» REQUIREMENT
A single number is needed: how many lines of the data hold the word "place".

::: RECORDS FOR THIS EXERCISE

--- src/rtl/p_i_cache_line_fill.sv ---
// p_i_cache_line_fill: memory-side responder for I-cache line misses.
// Takes a line request, fetches the line as a BEATS-long burst of BURST_BITS
// beats, assembles it in place and returns it with a one-cycle pmem_resp.
// Optional: ICACHE_FILL_BUF_EN keeps tag+valid over the last completed line
// so a repeat request for that line answers without a burst.
module p_i_cache_line_fill #(
  parameter int LINE_BITS  = 256,
  parameter int BURST_BITS = 64,
  parameter int ADDR_BITS  = 32
) (
  input  logic                  clk,
  input  logic                  rst,
  input  logic                  pmem_read,
  input  logic [ADDR_BITS-1:0]  pmem_address,
  output logic [LINE_BITS-1:0]  pmem_rdata,
  output logic                  pmem_resp,
  output logic                  bmem_read,
  output logic [ADDR_BITS-1:0]  bmem_address,
  input  logic [BURST_BITS-1:0] bmem_rdata,
  input  logic                  bmem_resp
);
  localparam int BEATS = LINE_BITS / BURST_BITS;
  localparam int CNT_W = $clog2(BEATS);
  localparam int OFF_W = $clog2(LINE_BITS / 8);

  typedef enum logic [1:0] {IDLE, FILL, RESP, GAP} state_t;

  state_t                               state_q, state_d;
  logic [CNT_W-1:0]                     beat_cnt;
  logic [ADDR_BITS-1:0]                 addr_q;
  logic [BEATS-1:0][BURST_BITS-1:0]     line_q;
  logic                                 last_beat, hit, accept;

  assign last_beat = bmem_resp && (beat_cnt == CNT_W'(BEATS - 1));
  // A fresh burst starts only on a request that the line buffer cannot serve.
  assign accept    = (state_q == IDLE) && pmem_read && !hit;

`ifdef ICACHE_FILL_BUF_EN
  logic buf_vld;
  // addr_q only moves on a miss, so it doubles as the tag of the held line.
  assign hit = buf_vld &&
               (addr_q[ADDR_BITS-1:OFF_W] == pmem_address[ADDR_BITS-1:OFF_W]);

  // Valid once a line has been returned; dropped as soon as a refill starts
  // since the slots are then overwritten in place.
  always_ff @(posedge clk or negedge rst) begin
    if (!rst)                 buf_vld <= 1'b0;
    else if (accept)          buf_vld <= 1'b0;
    else if (state_q == RESP) buf_vld <= 1'b1;
  end
`else
  assign hit = 1'b0;
`endif

  // State register.
  always_ff @(posedge clk or negedge rst) begin
    if (!rst) state_q <= IDLE;
    else      state_q <= state_d;
  end

  // Next state and control outputs; GAP swallows the still-high request
  // the requester holds for the cycle after pmem_resp.
  always_comb begin
    state_d   = state_q;
    bmem_read = 1'b0;
    pmem_resp = 1'b0;
    case (state_q)
      IDLE: if (pmem_read) state_d = hit ? RESP : FILL;
      FILL: begin
        bmem_read = 1'b1;
        if (last_beat) state_d = RESP;
      end
      RESP: begin
        pmem_resp = 1'b1;
        state_d   = GAP;
      end
      GAP:     state_d = IDLE;
      default: state_d = IDLE;
    endcase
  end

  // Line-aligned burst address, held for the whole burst.
  always_ff @(posedge clk or negedge rst) begin
    if (!rst)        addr_q <= '0;
    else if (accept) addr_q <= {pmem_address[ADDR_BITS-1:OFF_W], {OFF_W{1'b0}}};
  end

  // Beat capture: only in FILL, slot chosen by beat_cnt, which wraps back to
  // zero on the last beat so every fill starts at slot 0.
  always_ff @(posedge clk or negedge rst) begin
    if (!rst) begin
      beat_cnt <= '0;
      line_q   <= '0;
    end else if (state_q == FILL && bmem_resp) begin
      line_q[beat_cnt] <= bmem_rdata;
      beat_cnt         <= beat_cnt + 1'b1;
    end
  end

  assign pmem_rdata   = line_q;
  assign bmem_address = addr_q;
endmodule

::::::

» EXERCISE SOLUTION
2